Further analysis of the six genes within the deleted region specifically implicated F38A5.7 as sup-36. First, expression of wild-type copies of F38A5.7 from an extrachromosomal array completely reverted the viability of pha-1(ts); sup-36(e2217) double mutants at 25° in three of three independent lines tested. Moreover, pha-1(ts); sup-36(e2217) animals that contained the F38A5.7 array (marked by sur-5::GFP) arrested as embryos with a Pun phenotype that was identical to that of pha-1(ts) single mutants at 25° (data not shown). Second, dsRNA injection of F38A5.7 [sup-36(RNAi)] suppressed pha-1(ts) lethality at 25° (Table 1). Third, sequencing of additional alleles of sup-36 identified multiple independent mutations within F38A5.7 (see below), whereas mutations in other genes within the e2217-deleted region were not detected (data not shown). We therefore designated F38A5.7 as sup-36.

Table 1. Suppression of pharyngeal defects by sup-36.

Genotype (temperature) Fertile adults (%)
pha-1(e2123ts) (16°) 91 (n = 285)
pha-1(e2123ts) (25°) 0 (n = 310)
pha-1(e2123); sup-36(e2217) (25°) 95 (n = 320)
pha-1(e2123); sup-36(RNAi) (25°) 97 (n = 438)
pha-1(tm3671) (20°) 0 (n = 252)
pha-1(tm3671); sup-36(e2217) (20°) 76 (n = 695)
pha-1(tm3569) (20°) 0 (n = 279)
pha-1(tm3569); sup-36(e2217) (20°) 81 (n = 349)
lin-35(n745); pha-1(fd1) (20°) 0 (n = 248)
lin-35(n745); pha-1(fd1); sup-36(RNAi) (20°) 75 (n = 276)
lin-35(n745); ubc-18(ku254) (20°) 0 (n = 137)
lin-35(n745); ubc-18(ku254); sup-36(e2217) (20°) 70 (n = 118)
ari-1(tm2549); pha-1(e2123) (16°) 0 (n = 255)
ari-1(tm2549); pha-1(e2123); sup-36(RNAi) (16°) 90 (n = 811)

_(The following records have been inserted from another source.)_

## src/rtl/core/lhc_pkg.sv

```systemverilog
// Package for the LED hue/saturation/brightness color controller.
// Command and divider-select codes, fixed-point reciprocals, shared structs.
// No dependencies.
package lhc_pkg;

  typedef enum logic [1:0] {
    OP_SET_POWER = 2'd0,
    OP_SET_LEVEL = 2'd1,
    OP_SET_COLOR = 2'd2,
    OP_TOGGLE    = 2'd3
  } op_e;

  // Constant divisor picked for the shared multiply/divide unit
  typedef enum logic [1:0] {
    DIV_RAW    = 2'd0,
    DIV_PCT    = 2'd1,
    DIV_SECTOR = 2'd2
  } div_e;

  localparam int unsigned HueFull   = 360;
  localparam int unsigned RawSpan   = 254;
  localparam int unsigned PctFull   = 100;
  localparam int unsigned SectorDeg = 60;

  localparam int unsigned LevelW = 8;
  localparam int unsigned HueW   = 9;
  localparam int unsigned SatW   = 7;
  localparam int unsigned OperW  = 9;   // multiplier operands
  localparam int unsigned ProdW  = 17;  // every product used stays below 2^17
  localparam int unsigned QuotW  = 9;   // largest quotient is 361
  localparam int unsigned RecipW = 20;

  // q = (p * ceil(2^S / d)) >> S is exact for p < 2^17 when the rounding
  // error of the reciprocal is at most 2^(S-17); S = 25 covers d <= 256.
  localparam int unsigned RecipShift = 25;
  localparam logic [RecipW-1:0] RecipRaw =
    RecipW'((2**RecipShift + RawSpan - 1) / RawSpan);
  localparam logic [RecipW-1:0] RecipPct =
    RecipW'((2**RecipShift + PctFull - 1) / PctFull);
  localparam logic [RecipW-1:0] RecipSector =
    RecipW'((2**RecipShift + SectorDeg - 1) / SectorDeg);

  typedef struct packed {
    logic [LevelW-1:0] mx;
    logic [LevelW-1:0] mn;
    logic [LevelW-1:0] adj;
    logic [2:0]        sect;
  } mix_in_t;

  typedef struct packed {
    logic [LevelW-1:0] red;
    logic [LevelW-1:0] green;
    logic [LevelW-1:0] blue;
  } color_t;

endpackage

```

## src/rtl/core/lhc_ifs.sv

```systemverilog
// Valid/ready channels of the color controller: command in, RGB word out.
// Depends on lhc_pkg.
interface lhc_cmd_if;
  import lhc_pkg::*;
  logic       valid;
  logic       ready;
  op_e        op;
  logic       on_value;
  logic [7:0] level_in;
  logic [7:0] hue_in;
  logic [7:0] sat_in;

  modport source (output valid, op, on_value, level_in, hue_in, sat_in, input ready);
  modport sink   (input valid, op, on_value, level_in, hue_in, sat_in, output ready);
endinterface

interface lhc_rgb_if;
  logic       valid;
  logic       ready;
  logic [7:0] red;
  logic [7:0] green;
  logic [7:0] blue;
  logic [7:0] level_now;
  logic       is_on;

  modport source (output valid, red, green, blue, level_now, is_on, input ready);
  modport sink   (input valid, red, green, blue, level_now, is_on, output ready);
endinterface

```

## src/rtl/core/lhc_muldiv.sv

```systemverilog
// Shared two-stage unit: q = (a * b) / d for d in {254, 100, 60}.
// Stage 1 multiplies, stage 2 divides by a reciprocal multiply. Uses lhc_pkg.
module lhc_muldiv (
  input  logic                          clk_i,
  input  logic                          rst_ni,
  input  logic                          start_i,
  input  logic [lhc_pkg::OperW-1:0]     a_i,
  input  logic [lhc_pkg::OperW-1:0]     b_i,
  input  lhc_pkg::div_e                 div_i,
  output logic [lhc_pkg::QuotW-1:0]     q_o,
  output logic                          done_o
);
  import lhc_pkg::*;

  localparam int unsigned FullW = ProdW + RecipW;

  logic                v1_q, v2_q;
  logic [ProdW-1:0]    prod_d, prod_q;
  logic [RecipW-1:0]   recip_d, recip_q;
  logic [FullW-1:0]    full;
  logic [QuotW-1:0]    q_d, q_q;

  assign prod_d = ProdW'(a_i) * ProdW'(b_i);

  always_comb begin
    unique case (div_i)
      DIV_RAW:    recip_d = RecipRaw;
      DIV_PCT:    recip_d = RecipPct;
      DIV_SECTOR: recip_d = RecipSector;
      default:    recip_d = RecipSector;
    endcase
  end

  assign full = FullW'(prod_q) * FullW'(recip_q);
  assign q_d  = full[RecipShift +: QuotW];

  always_ff @(posedge clk_i or negedge rst_ni) begin
    if (!rst_ni) begin
      v1_q    <= 1'b0;
      v2_q    <= 1'b0;
      prod_q  <= '0;
      recip_q <= '0;
      q_q     <= '0;
    end else begin
      v1_q <= start_i;
      v2_q <= v1_q;
      if (start_i) begin
        prod_q  <= prod_d;
        recip_q <= recip_d;
      end
      if (v1_q) begin
        q_q <= q_d;
      end
    end
  end

  assign q_o    = q_q;
  assign done_o = v2_q;

endmodule

```

## src/rtl/core/lhc_mix.sv

```systemverilog
// Hue-sector channel mix: places max, min and ramp onto red, green, blue.
// Uses lhc_pkg.
module lhc_mix (
  input  lhc_pkg::mix_in_t mix_i,
  output lhc_pkg::color_t  color_o
);
  import lhc_pkg::*;

  logic [LevelW-1:0] up, down;

  assign up   = LevelW'(mix_i.mn + mix_i.adj);
  assign down = LevelW'(mix_i.mx - mix_i.adj);

  always_comb begin
    unique case (mix_i.sect)
      3'd0: color_o = '{red: mix_i.mx, green: up,       blue: mix_i.mn};
      3'd1: color_o = '{red: down,     green: mix_i.mx, blue: mix_i.mn};
      3'd2: color_o = '{red: mix_i.mn, green: mix_i.mx, blue: up};
      3'd3: color_o = '{red: mix_i.mn, green: down,     blue: mix_i.mx};
      3'd4: color_o = '{red: up,       green: mix_i.mn, blue: mix_i.mx};
      default: color_o = '{red: mix_i.mx, green: mix_i.mn, blue: down};
    endcase
  end

endmodule

```

## src/rtl/core/led_hsb_color_controller.sv

```systemverilog
// LED color controller: power flag, level, hue and saturation to an RGB word.
// Set_power, set_level and toggle take three passes through the shared
// multiply/divide unit plus the output load; set_color takes five passes.
// A command is taken only in idle, so the next one waits for the output load,
// which stalls while the last word is not taken; a set_power that keeps the flag makes no word.
// Reset (async, active low): off, level 255, hue 0, saturation 0, no word.
module led_hsb_color_controller (
  input  logic            clk_i,
  input  logic            rst_ni,
  lhc_cmd_if.sink         cmd_i,
  lhc_rgb_if.source       rgb_o
);
  import lhc_pkg::*;

  typedef enum logic [2:0] {
    S_IDLE, S_HUE, S_SAT, S_MIN, S_SECT, S_ADJ, S_OUT
  } state_e;

  state_e            state_d, state_q;
  logic              wait_d, wait_q;
  logic              power_d, power_q;
  logic [LevelW-1:0] level_d, level_q;
  logic [HueW-1:0]   hue_d, hue_q;
  logic [SatW-1:0]   sat_d, sat_q;
  logic [7:0]        hraw_d, hraw_q;
  logic [7:0]        sraw_d, sraw_q;
  logic [LevelW-1:0] mx_d, mx_q;
  logic [LevelW-1:0] mn_d, mn_q;
  logic [LevelW-1:0] adj_d, adj_q;
  logic [2:0]        sect_d, sect_q;
  logic [5:0]        rem_d, rem_q;
  logic              out_valid_d, out_valid_q;
  color_t            out_color_d, out_color_q;
  logic [LevelW-1:0] out_level_d, out_level_q;
  logic              out_on_d, out_on_q;

  logic              start;
  logic [OperW-1:0]  opa, opb;
  div_e              dsel;
  logic [QuotW-1:0]  quot;
  logic              done;
  mix_in_t           mix_in;
  color_t            mix_out;

  lhc_muldiv u_muldiv (
    .clk_i   (clk_i),
    .rst_ni  (rst_ni),
    .start_i (start),
    .a_i     (opa),
    .b_i     (opb),
    .div_i   (dsel),
    .q_o     (quot),
    .done_o  (done)
  );

  assign mix_in = '{mx: mx_q, mn: mn_q, adj: adj_q, sect: sect_q};

  lhc_mix u_mix (
    .mix_i   (mix_in),
    .color_o (mix_out)
  );

  always_comb begin
    state_d     = state_q;
    wait_d      = wait_q;
    power_d     = power_q;
    level_d     = level_q;
    hue_d       = hue_q;
    sat_d       = sat_q;
    hraw_d      = hraw_q;
    sraw_d      = sraw_q;
    mx_d        = mx_q;
    mn_d        = mn_q;
    adj_d       = adj_q;
    sect_d      = sect_q;
    rem_d       = rem_q;
    out_valid_d = out_valid_q && !rgb_o.ready;
    out_color_d = out_color_q;
    out_level_d = out_level_q;
    out_on_d    = out_on_q;
    start       = 1'b0;
    opa         = '0;
    opb         = '0;
    dsel        = DIV_RAW;

    unique case (state_q)
      S_IDLE: begin
        if (cmd_i.valid) begin
          unique case (cmd_i.op)
            OP_SET_POWER: begin
              if (cmd_i.on_value != power_q) begin
                power_d = cmd_i.on_value;
                mx_d    = cmd_i.on_value ? level_q : '0;
                state_d = S_MIN;
              end
            end
            OP_SET_LEVEL: begin
              level_d = cmd_i.level_in;
              mx_d    = cmd_i.level_in;
              state_d = S_MIN;
            end
            OP_SET_COLOR: begin
              hraw_d  = cmd_i.hue_in;
              sraw_d  = cmd_i.sat_in;
              mx_d    = level_q;
              state_d = S_HUE;
            end
            default: begin
              power_d = !power_q;
              level_d = power_q ? '0 : '1;
              mx_d    = power_q ? '0 : '1;
              state_d = S_MIN;
            end
          endcase
        end
      end
      S_HUE: begin
        opa    = OperW'(hraw_q);
        opb    = OperW'(HueFull);
        dsel   = DIV_RAW;
        start  = !wait_q;
        wait_d = 1'b1;
        if (done) begin
          wait_d  = 1'b0;
          // raw 254 and 255 scale past a full turn
          hue_d   = (quot >= QuotW'(HueFull)) ? HueW'(quot - QuotW'(HueFull)) : HueW'(quot);
          state_d = S_SAT;
        end
      end
      S_SAT: begin
        opa    = OperW'(sraw_q);
        opb    = OperW'(PctFull);
        dsel   = DIV_RAW;
        start  = !wait_q;
        wait_d = 1'b1;
        if (done) begin
          wait_d  = 1'b0;
          sat_d   = SatW'(quot);
          state_d = S_MIN;
        end
      end
      S_MIN: begin
        opa    = OperW'(mx_q);
        opb    = OperW'(PctFull) - OperW'(sat_q);
        dsel   = DIV_PCT;
        start  = !wait_q;
        wait_d = 1'b1;
        if (done) begin
          wait_d  = 1'b0;
          mn_d    = LevelW'(quot);
          state_d = S_SECT;
        end
      end
      S_SECT: begin
        opa    = OperW'(hue_q);
        opb    = OperW'(1);
        dsel   = DIV_SECTOR;
        start  = !wait_q;
        wait_d = 1'b1;
        if (done) begin
          wait_d  = 1'b0;
          sect_d  = quot[2:0];
          // hue - 60*sector, with 60 = 64 - 4
          rem_d   = 6'(hue_q - ((HueW'(quot) << 6) - (HueW'(quot) << 2)));
          state_d = S_ADJ;
        end
      end
      S_ADJ: begin
        opa    = OperW'(LevelW'(mx_q - mn_q));
        opb    = OperW'(rem_q);
        dsel   = DIV_SECTOR;
        start  = !wait_q;
        wait_d = 1'b1;
        if (done) begin
          wait_d  = 1'b0;
          adj_d   = LevelW'(quot);
          state_d = S_OUT;
        end
      end
      S_OUT: begin
        if (!out_valid_q || rgb_o.ready) begin
          out_valid_d = 1'b1;
          out_color_d = mix_out;
          out_level_d = level_q;
          out_on_d    = power_q;
          state_d     = S_IDLE;
        end
      end
      default: state_d = S_IDLE;
    endcase
  end

  always_ff @(posedge clk_i or negedge rst_ni) begin
    if (!rst_ni) begin
      state_q     <= S_IDLE;
      wait_q      <= 1'b0;
      power_q     <= 1'b0;
      level_q     <= '1;
      hue_q       <= '0;
      sat_q       <= '0;
      hraw_q      <= '0;
      sraw_q      <= '0;
      mx_q        <= '0;
      mn_q        <= '0;
      adj_q       <= '0;
      sect_q      <= '0;
      rem_q       <= '0;
      out_valid_q <= 1'b0;
      out_color_q <= '0;
      out_level_q <= '0;
      out_on_q    <= 1'b0;
    end else begin
      state_q     <= state_d;
      wait_q      <= wait_d;
      power_q     <= power_d;
      level_q     <= level_d;
      hue_q       <= hue_d;
      sat_q       <= sat_d;
      hraw_q      <= hraw_d;
      sraw_q      <= sraw_d;
      mx_q        <= mx_d;
      mn_q        <= mn_d;
      adj_q       <= adj_d;
      sect_q      <= sect_d;
      rem_q       <= rem_d;
      out_valid_q <= out_valid_d;
      out_color_q <= out_color_d;
      out_level_q <= out_level_d;
      out_on_q    <= out_on_d;
    end
  end

  assign cmd_i.ready     = (state_q == S_IDLE);
  assign rgb_o.valid     = out_valid_q;
  assign rgb_o.red       = out_color_q.red;
  assign rgb_o.green     = out_color_q.green;
  assign rgb_o.blue      = out_color_q.blue;
  assign rgb_o.level_now = out_level_q;
  assign rgb_o.is_on     = out_on_q;

endmodule
```

## src/flat_wrapper.sv

```systemverilog
// flat-port wrapper written by rule: the top's interface ports become plain ports
module led_hsb_color_controller_flat import lhc_pkg::*;
  (clk_i, rst_ni, cmd_i_valid, cmd_i_op, cmd_i_on_value, cmd_i_level_in, cmd_i_hue_in, cmd_i_sat_in, cmd_i_ready, rgb_o_valid, rgb_o_red, rgb_o_green, rgb_o_blue, rgb_o_level_now, rgb_o_is_on, rgb_o_ready);
  lhc_cmd_if cmd_i_i ();
  lhc_rgb_if rgb_o_i ();
  input  logic clk_i;
  input  logic rst_ni;
  input wire logic [$bits(cmd_i_i.valid)-1:0] cmd_i_valid;
  input wire logic [$bits(cmd_i_i.op)-1:0] cmd_i_op;
  input wire logic [$bits(cmd_i_i.on_value)-1:0] cmd_i_on_value;
  input wire logic [$bits(cmd_i_i.level_in)-1:0] cmd_i_level_in;
  input wire logic [$bits(cmd_i_i.hue_in)-1:0] cmd_i_hue_in;
  input wire logic [$bits(cmd_i_i.sat_in)-1:0] cmd_i_sat_in;
  output wire logic [$bits(cmd_i_i.ready)-1:0] cmd_i_ready;
  output wire logic [$bits(rgb_o_i.valid)-1:0] rgb_o_valid;
  output wire logic [$bits(rgb_o_i.red)-1:0] rgb_o_red;
  output wire logic [$bits(rgb_o_i.green)-1:0] rgb_o_green;
  output wire logic [$bits(rgb_o_i.blue)-1:0] rgb_o_blue;
  output wire logic [$bits(rgb_o_i.level_now)-1:0] rgb_o_level_now;
  output wire logic [$bits(rgb_o_i.is_on)-1:0] rgb_o_is_on;
  input wire logic [$bits(rgb_o_i.ready)-1:0] rgb_o_ready;
  assign cmd_i_i.valid = cmd_i_valid;
  assign cmd_i_i.op = cmd_i_op;
  assign cmd_i_i.on_value = cmd_i_on_value;
  assign cmd_i_i.level_in = cmd_i_level_in;
  assign cmd_i_i.hue_in = cmd_i_hue_in;
  assign cmd_i_i.sat_in = cmd_i_sat_in;
  assign cmd_i_ready = cmd_i_i.ready;
  assign rgb_o_valid = rgb_o_i.valid;
  assign rgb_o_red = rgb_o_i.red;
  assign rgb_o_green = rgb_o_i.green;
  assign rgb_o_blue = rgb_o_i.blue;
  assign rgb_o_level_now = rgb_o_i.level_now;
  assign rgb_o_is_on = rgb_o_i.is_on;
  assign rgb_o_i.ready = rgb_o_ready;
  led_hsb_color_controller u_core (.clk_i(clk_i), .rst_ni(rst_ni), .cmd_i(cmd_i_i), .rgb_o(rgb_o_i));
endmodule
```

sup-36 contains two exons and encodes a predicted protein of 169 amino acids (Figure 2). Sequence analysis identified a single paralog of sup-36 in C. elegans, F15B10.3, which resides immediately downstream of sup-36 on LGIV and is the result of an apparent gene duplication event within the C. elegans lineage. SUP-36 is 65% identical and 83% similar to F15B10.3, but, unlike SUP-36, F15B10.3 is encoded by three exons (Figure 2B and data not shown). Sequence homology searches also identified a number of SUP-36–like proteins in related nematode species as well as several proteins with homology to SUP-36 in nonnematode organisms (Figure 2B and data not shown). Interestingly, two of the genes from nonnematode species are annotated members of the conserved family of S-phase kinase-associated proteins (Skp). Skp1 proteins form multisubunit E3 (ubiquitin ligase) complexes with F-box proteins and cullins [Skp1–Cullin–F-Box (SCF) complexes] and target a wide range of proteins for degradation by the proteasome (Deshaies 1999; Willems et al. 2004; Kipreos 2005). SUP-36 is 21% identical and 40% similar to the microsporidia Skp1-like protein AFN82639 and 18% identical and 44% similar to XP_002513359 from castor bean (Figure 2B). In addition, SUP-36 is 18% identical and 39% similar to human Skp1, whereas AFN82639 and XP_002513359 are both 33% identical to human Skp1 (Figure 2B). Consistent with these observations, Pfam analysis identified Skp1 dimerization domains spanning amino acid residues 100–145 of SUP-36 (P = 0.00088) and 121–167 of F15B10.3 (P = 0.0066; Figure 2B). Phylogenetic analysis further suggested that SUP-36 and F15B10.3 are indeed divergent members of the Skp1 family of proteins (Figure S1).

Figure 2.

Figure 2

sup-36 genomic locus and SUP-36 protein sequence. (A) Schematic representation of the sup-36 genomic locus. Coding regions are indicated by regions with dark shading, and the 3′-UTR is shown as a region with light shading. Six sequenced sup-36 alleles are shown. e2217 and t1012 are deletion alleles (solid line) with endpoints that are not precisely defined (dashed lines). (B) Clustal alignment of SUP-36 and F15B10.3 from C. elegans, Skp1 from human, and two Skp1-like proteins from Encephalitozoon romaleae (microsporidia; AFN82639) and Ricinus communis (castor bean; XP_002513359). Solid blocks with open letters indicate identical amino acid residues; shaded blocks with solid letters indicate similar residues. Three missense mutations are indicated by asterisks. Arrowheads indicate boundaries of the conserved Skp1 dimerization domain.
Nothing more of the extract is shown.